Data provided
From an optimization exercise on the open Yosys and OpenROAD flow, aimed at small area; shortcuts taken in it are not production practice. Only simulation tests tie the RTL to the original design; equivalence was not proved.

==> inputs of run a <==
// exponent_multiplier
module exponent_multiplier (
    i_clk, i_rst_n,
    i_load, i_start, i_select,
    i_A, i_B,
    o_done, led_select, o_P,
    seg_i_A_ten, seg_i_A_unit,
    seg_i_B_ten, seg_i_B_unit,
    seg_o_P_thousand, seg_o_P_hundred, seg_o_P_ten, seg_o_P_unit
);
==> flow/config.mk <==
export PLATFORM = sky130hd
export DESIGN_NAME = exponent_multiplier
export DESIGN_NICKNAME = exponent_multiplier
export VERILOG_FILES = /design/flow/design.v
export SDC_FILE = /design/flow/constraint.sdc
export NUM_CORES = 4
export LEC_CHECK = 0
export ABC_AREA = 1
export ABC_CLOCK_PERIOD_IN_PS = 50000
export CAP_MARGIN = 20
export CORE_MARGIN = 2
export CORE_UTILIZATION = 30
export GPL_TIMING_DRIVEN = 0
export PLACE_DENSITY = 0.5
export SLEW_MARGIN = 20
==> flow/constraint.sdc <==
create_clock -name core_clock -period 50.0 [get_ports {i_clk}]
set_input_delay 10.0000 -clock core_clock [delete_from_list [all_inputs] [get_ports {i_clk}]]
set_output_delay 10.0000 -clock core_clock [all_outputs]
set_load 0.01 [all_outputs]
standard.sh (not shown) runs the stock make flow with config.mk's settings and CLKGATE_MAP_FILE= SYNTH_SCRIPT=/design/flow/synth_recipe.tcl, a recipe that flattens the netlist after the stock synthesis.
==> flow/flow/run.sh <==
#!/bin/bash
# Standard synthesis, then the combinational logic between the standard
# synthesis's registers is re-mapped by ABC for area (registers, their names
# and cell types are kept), then the standard flow from floorplan to finish.
set -euo pipefail
W=$(pwd)
R=$W/orfs/results/$FLOW_PLATFORM/exponent_multiplier/base
YOSYS=$FLOW_HOME/../tools/install/yosys/bin/yosys
bash standard.sh "$R/1_2_yosys.v" > "$W/1_standard_synth.log" 2>&1
cp "$R/1_2_yosys.v" "$W/1_2_yosys.standard.v"
# ABC runs with different random seeds (four at a time); the smallest is kept
reopt() {
  sed "s/SEED/$1/" "$W/flow/area.abc" > "$W/area$1.abc"
  LIBFILE=$FLOW_HOME/platforms/$FLOW_PLATFORM/lib/sky130_fd_sc_hd__tt_025C_1v80.lib \
  IN_V=$W/1_2_yosys.standard.v OUT_V=$W/1_2_yosys.reopt$1.v \
  ABC_SCRIPT=$W/area$1.abc ABC_CONSTR=$W/flow/abc.constr STAT_OUT=$W/reopt_stat$1.txt \
    "$YOSYS" -c "$W/flow/reopt.tcl" > "$W/2_reopt$1.log" 2>&1
}
SEEDS="0 1 2 3 4 5 6 8"
n=0
for s in $SEEDS; do
  reopt $s &
  n=$((n + 1))
  if (( n % 4 == 0 )); then wait; fi
done
wait
best=$(for s in $SEEDS; do
  a=$(awk '/Chip area/ {print $NF}' "$W/reopt_stat$s.txt" 2>/dev/null || true)
  [[ -n "$a" ]] && echo "$a $s"
done | sort -g | head -1 | awk '{print $2}')
grep -H "Chip area" "$W"/reopt_stat*.txt > "$W/2_reopt_choice.log" || true
echo "kept ABC run $best" >> "$W/2_reopt_choice.log"
cp "$W/1_2_yosys.reopt$best.v" "$R/1_2_yosys.v"
rm -f "$R/1_synth.odb" "$R/1_synth.sdc"
# Port buffers: the smallest buffer. Clock tree: clkbuf_8 buffers, no dummy loads.
bash standard.sh "BUFFER_PORTS_ARGS=-buffer_cell sky130_fd_sc_hd__buf_1" \
  "CTS_ARGS=-sink_clustering_enable -repair_clock_nets -dont_use_dummy_load -buf_list sky130_fd_sc_hd__clkbuf_8 -root_buf sky130_fd_sc_hd__clkbuf_8" \
  finish > "$W/3_standard_finish.log" 2>&1
Other scripts of this flow, unchanged in this note and not shown: flow/flow/abc.constr, flow/flow/area.abc, flow/flow/reopt.tcl
==> run b (differences from run a) <==
--- a/flow/flow/run.sh
+++ b/flow/flow/run.sh
@@ -32,7 +32,7 @@
 echo "kept ABC run $best" >> "$W/2_reopt_choice.log"
 cp "$W/1_2_yosys.reopt$best.v" "$R/1_2_yosys.v"
 rm -f "$R/1_synth.odb" "$R/1_synth.sdc"
-# Port buffers: the smallest buffer. Clock tree: clkbuf_8 buffers, no dummy loads.
+# Port buffers: the smallest buffer. Clock tree: clkbuf_4 buffers, no dummy loads.
 bash standard.sh "BUFFER_PORTS_ARGS=-buffer_cell sky130_fd_sc_hd__buf_1" \
-  "CTS_ARGS=-sink_clustering_enable -repair_clock_nets -dont_use_dummy_load -buf_list sky130_fd_sc_hd__clkbuf_8 -root_buf sky130_fd_sc_hd__clkbuf_8" \
+  "CTS_ARGS=-sink_clustering_enable -repair_clock_nets -dont_use_dummy_load -buf_list sky130_fd_sc_hd__clkbuf_4 -root_buf sky130_fd_sc_hd__clkbuf_4" \
   finish > "$W/3_standard_finish.log" 2>&1
==> comparison table <==
Wire length on met3: run a 4.86 mm; run b 5.01 mm
Minimum setup slack in the final design: run a 28.36 ns; run b 28.36 ns
Layout filler cell count: run a 2196; run b 2201
Clk latency of the worst-skew pair: run a 0.30 ns; run b 0.36 ns
Slew of the pin with the lowest slew margin: run a 1.22 ns; run b 1.25 ns
Final Non-Filler Cells: run a 1421; run b 1422
TritonRoute pass-1 iters: run a 7; run b 8
Portion of the layout cell area used by clock cells: run a 0.0104; run b 0.00572
Final cycle utilization of the critical path: run a 0.433; run b 0.433
Proportion of cell area occupied by registers: run a 0.112; run b 0.113
Met1 usage in global routing: run a 0.464; run b 0.465
DRC marker count from the first detailed-route iteration: run a 1347; run b 1342
Share of cell area taken by multi-input logic gates: run a 0.690; run b 0.693
Run status: run a no timing/DRC/antenna violations; run b no timing/DRC/antenna violations
Worst max-slew margin expressed relative to the limit: run a 0.189; run b 0.154
Met2 Track Usage GR: run a 0.511; run b 0.512
Setup clock skew after layout: run a 0.0138 ns; run b 0.0276 ns
Signal buffers share of area: run a 0.0547; run b 0.0549
What follows belongs to an exercise in optimizing a design on an open flow for small area and a short achievable clock period; a production flow would make more cautious choices. Where RTL was checked, it was by simulation tests only, not by an equivalence proof against the original. No activity file was given, so power comes from the tool's default toggle rates.

## CORE
module CORE #(
    parameter DATA_WIDTH = 8
)
(
    input wire i_CLK,
    input wire i_RSTn,
    input wire [31:0] i_instr,
    input wire i_valid,
    input wire i_ready1,
    output reg o_ready,
    output wire [DATA_WIDTH-1:0] o_data1,
    output wire o_valid1
);
For scale: roughly 1200 cells after synthesis, about 46 I/O pins, roughly 13000 sq um of cells after synthesis.
Settings: LEC_CHECK=0, CAP_MARGIN=20, CORE_MARGIN=2, CORE_UTILIZATION=40, CTS_BUF_LIST=sky130_fd_sc_hd__clkbuf_16, CTS_CLUSTER_DIAMETER=100, CTS_CLUSTER_SIZE=24, SETUP_SLACK_MARGIN=3.8, SLEW_MARGIN=20, SYNTH_HIERARCHICAL=1, TNS_END_PERCENT=100; clock period 7.5 ns.
standard.sh (not shown) runs the stock make flow with config.mk's settings and CLKGATE_MAP_FILE= SYNTH_SCRIPT=/design/flow/synth_recipe.tcl, a recipe that flattens the netlist after the stock synthesis.
==> flow/flow/run.sh <==
#!/bin/bash
# The standard layout, except that the input and output port buffers are
# sky130_fd_sc_hd__buf_2 cells (buffer_ports otherwise picks a slow delay cell);
# timing repair resizes them like any other cell.
set -euo pipefail
export BUFFER_PORTS_ARGS="-buffer_cell sky130_fd_sc_hd__buf_2"
bash standard.sh > standard.log 2>&1
The baseline produced a clean layout.
==> next run, changes <==
--- a/flow/config.mk
+++ b/flow/config.mk
@@ -16,2 +16,2 @@
 export SYNTH_HIERARCHICAL = 1
-export TNS_END_PERCENT = 100
+export TNS_END_PERCENT = 5
=>
- power barely changes
- utilization barely changes
- global-route usage barely changes
- clock power stays flat
- sequential power is about the same

========
== oak ==
CORE, a different RTL version from the one above (not shown whole).
==> flow/config.mk <==
export PLATFORM = sky130hd
export DESIGN_NAME = CORE
export DESIGN_NICKNAME = CORE
export VERILOG_FILES = /design/flow/design.v
export SDC_FILE = /design/flow/constraint.sdc
export NUM_CORES = 4
export LEC_CHECK = 0
export CAP_MARGIN = 20
export CORE_MARGIN = 2
export CORE_UTILIZATION = 40
export CTS_BUF_LIST = sky130_fd_sc_hd__clkbuf_16
export CTS_CLUSTER_DIAMETER = 100
export CTS_CLUSTER_SIZE = 30
export SETUP_SLACK_MARGIN = 4.1
export SLEW_MARGIN = 20
export SYNTH_HIERARCHICAL = 1
==> flow/constraint.sdc <==
create_clock -name core_clock -period 7.5 [get_ports {i_CLK}]
set_input_delay 1.5000 -clock core_clock [delete_from_list [all_inputs] [get_ports {i_CLK}]]
set_output_delay 1.5000 -clock core_clock [all_outputs]
set_load 0.01 [all_outputs]
run.sh (not shown) runs the stock make flow with config.mk's settings and CLKGATE_MAP_FILE= SYNTH_SCRIPT=/design/flow/synth_recipe.tcl, a recipe that flattens the netlist after the stock synthesis.
Stock flow here: none of the scripts above is used.
--- input diff oak..pine ---
Settings: TNS_END_PERCENT now 20, previously not set; SETUP_SLACK_MARGIN now 3.8, was 4.1.
Findings:
pine against oak: total of plain and repair buffers excluding clock buffers shrank by 31, final worst-path setup slack shrank by 0.024 ns, total power shrank by about 2.8%. Comparing core occupancy in the finished layout for pine and oak, the smaller number came from pine. Cells: pine has fewer instances than oak. Number of placed instances, taps included delta (oak -> pine): insignificant. As of pine, post-cts resize count had fallen by a few percent compared to oak.
Input changes introduced in birch (baseline for comparison: pine):
Settings: CTS_CLUSTER_DIAMETER removed (was 100); CTS_CLUSTER_SIZE removed (was 30); TNS_END_PERCENT removed (was 20); CTS_BUF_LIST removed (was sky130_fd_sc_hd__clkbuf_16).
==> comparison <==
- birch finished all stages; the layout is clean.
- Per the comparison of birch with pine, number of buffers inserted to repair setup after CTS lower; fraction of power consumed by the clock network went up 8.5 points.
- [compare] base=pine new=birch: required time at the endpoint of the critical path moved up; final design area excluding fillers grew by 10%; count of clock-buffer cells in the layout went up by 19.
- The run showing the smaller clock skew is birch.
## Diff of input files: maple against birch
Settings: PLACE_DENSITY: unset -> 0.7; CTS_CLUSTER_SIZE: unset -> 24; CORE_UTILIZATION: 40 -> 55; CTS_CLUSTER_DIAMETER: unset -> 100; TNS_END_PERCENT: unset -> 5; CTS_BUF_LIST: unset -> sky130_fd_sc_hd__clkbuf_16.
Notes after the runs:
STATUS fmax: maple loses against birch
Relative to birch, number of well taps decreased by 29% in maple.
Going from birch to maple, average footprint of a synthesized cell closely matched the old numbers, highest cell delay on the worst timing path decreased by 0.10 ns relative to the old numbers, number of buffers and inverters on the critical path increased by 2 relative to the old numbers, post-route minimum period increased by 0.070 ns relative to the old numbers.
The final reports for maple and birch show routed wire length lower in the former.
No run of this note included a check of the RTL's function; only the layout flow was run.

========
CORE, a different RTL version from the one above (not shown whole).
For scale: about 1200 cells after synthesis, roughly 46 I/O pins.
clock: 7.5 ns
lec_check: 0
cap_margin: 20
core_margin: 2
core_utilization: 40
cts_buf_list: sky130_fd_sc_hd__clkbuf_16
cts_cluster_diameter: 100
cts_cluster_size: 24
place_density: 0.85
setup_slack_margin: 3.95
slew_margin: 20
synth_hierarchical: 1
tns_end_percent: 100
standard.sh (not shown) runs the stock make flow with config.mk's settings and CLKGATE_MAP_FILE= SYNTH_SCRIPT=/design/flow/synth_recipe.tcl, a recipe that flattens the netlist after the stock synthesis.
Scripts as last shown in full above: flow/flow/run.sh
==> next run, changes <==
PLACE_DENSITY = unset   (was 0.85)
SETUP_SLACK_MARGIN = 3.8   (was 3.95)
TNS_END_PERCENT = 5   (was 100)
=> Die area is unchanged. Global-route usage rose by 0.83 points. Clock-buffer cell count rose by 3. Register-to-register slack gets better by 0.12 ns. Wire length stays flat. Combinational power fell by about 7%. First-iteration DRC count fell by 6.3%. Power stays flat. Utilization fell by 1.0 points.
==> next run, changes <==
PLACE_DENSITY = 0.92   (was unset)
TNS_END_PERCENT = 100   (was 5)
Global-route usage is lower by 1.2 points.
Utilization is lower by 0.24 points.
Setup slack improved by 0.0078 ns.
==> next run, changes <==
PLACE_DENSITY = 0.85   (was 0.92)
Outcome: Power went down by 0.42%. Design area is about the same. Final cell count hardly moves. Flip-flop and latch count stays the same. Core utilization barely changes. Count of clock-buffer cells in the layout does not change. Routed wire length went up by 1.6%. Clock skew went up by 0.020 ns. Synthesized area is unchanged. Sequential share of layout area went up by 0.13 points. First-iteration DRC count went down by 4.4%.

afterwards: timing with drivers on the ports:
Ports are ideal in the flow. The routed layouts listed here were re-timed in OpenROAD.
Step 1, drivers: a clkbuf_16 drives i_CLK and a buf_2 each remaining input, both assumed.
Step 2 also shifts input and output timing later by t, the mid clock arrival at the registers, as if the neighbouring blocks saw the same clock.
a / b / c = no drivers / after step 1 / after step 2; a / b = the first two.
run | t (ns) | setup WS [ns] | worst data-port slew with drivers (ns)
the first run of note 1 | 0.559 | 3.779 / 3.772 / 3.212 | 0.07
the second run of note 1 | 0.559 | 3.845 / 3.851 / 3.292 | 0.07
oak | 0.540 | 3.579 / 3.496 / 2.955 | 0.13
pine | 0.535 | 3.555 / 3.537 / 3.002 | 0.12
birch | 0.616 | 3.613 / 3.546 / 2.930 | 0.13
maple | 0.545 | 3.543 / 3.551 / 3.006 | 0.06
the first run of note 3 | 0.540 | 3.889 / 3.841 / 3.461 | 0.03
the second run of note 3 | 0.558 | 3.785 / 3.789 / 3.243 | 0.04
the third run of note 3 | 0.538 | 3.793 / 3.751 / 3.277 | 0.03
the fourth run of note 3 | 0.540 | 3.861 / 3.843 / 3.346 | 0.03
After both steps setup and hold are still met in every run listed. For birch, which loses most, drivers alone change the setup slack by -0.067 ns; drivers and shift together by -0.683 ns.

What to work on
Output exactly one stretch of the listing: from the line containing "output wire o_valid1" through the line containing "-export TNS_END_PERCENT = 100", both end lines included.

Answer space
    output wire o_valid1
);
For scale: roughly 1200 cells after synthesis, about 46 I/O pins, roughly 13000 sq um of cells after synthesis.
Settings: LEC_CHECK=0, CAP_MARGIN=20, CORE_MARGIN=2, CORE_UTILIZATION=40, CTS_BUF_LIST=sky130_fd_sc_hd__clkbuf_16, CTS_CLUSTER_DIAMETER=100, CTS_CLUSTER_SIZE=24, SETUP_SLACK_MARGIN=3.8, SLEW_MARGIN=20, SYNTH_HIERARCHICAL=1, TNS_END_PERCENT=100; clock period 7.5 ns.
standard.sh (not shown) runs the stock make flow with config.mk's settings and CLKGATE_MAP_FILE= SYNTH_SCRIPT=/design/flow/synth_recipe.tcl, a recipe that flattens the netlist after the stock synthesis.
==> flow/flow/run.sh <==
#!/bin/bash
# The standard layout, except that the input and output port buffers are
# sky130_fd_sc_hd__buf_2 cells (buffer_ports otherwise picks a slow delay cell);
# timing repair resizes them like any other cell.
set -euo pipefail
export BUFFER_PORTS_ARGS="-buffer_cell sky130_fd_sc_hd__buf_2"
bash standard.sh > standard.log 2>&1
The baseline produced a clean layout.
==> next run, changes <==
--- a/flow/config.mk
+++ b/flow/config.mk
@@ -16,2 +16,2 @@
 export SYNTH_HIERARCHICAL = 1
-export TNS_END_PERCENT = 100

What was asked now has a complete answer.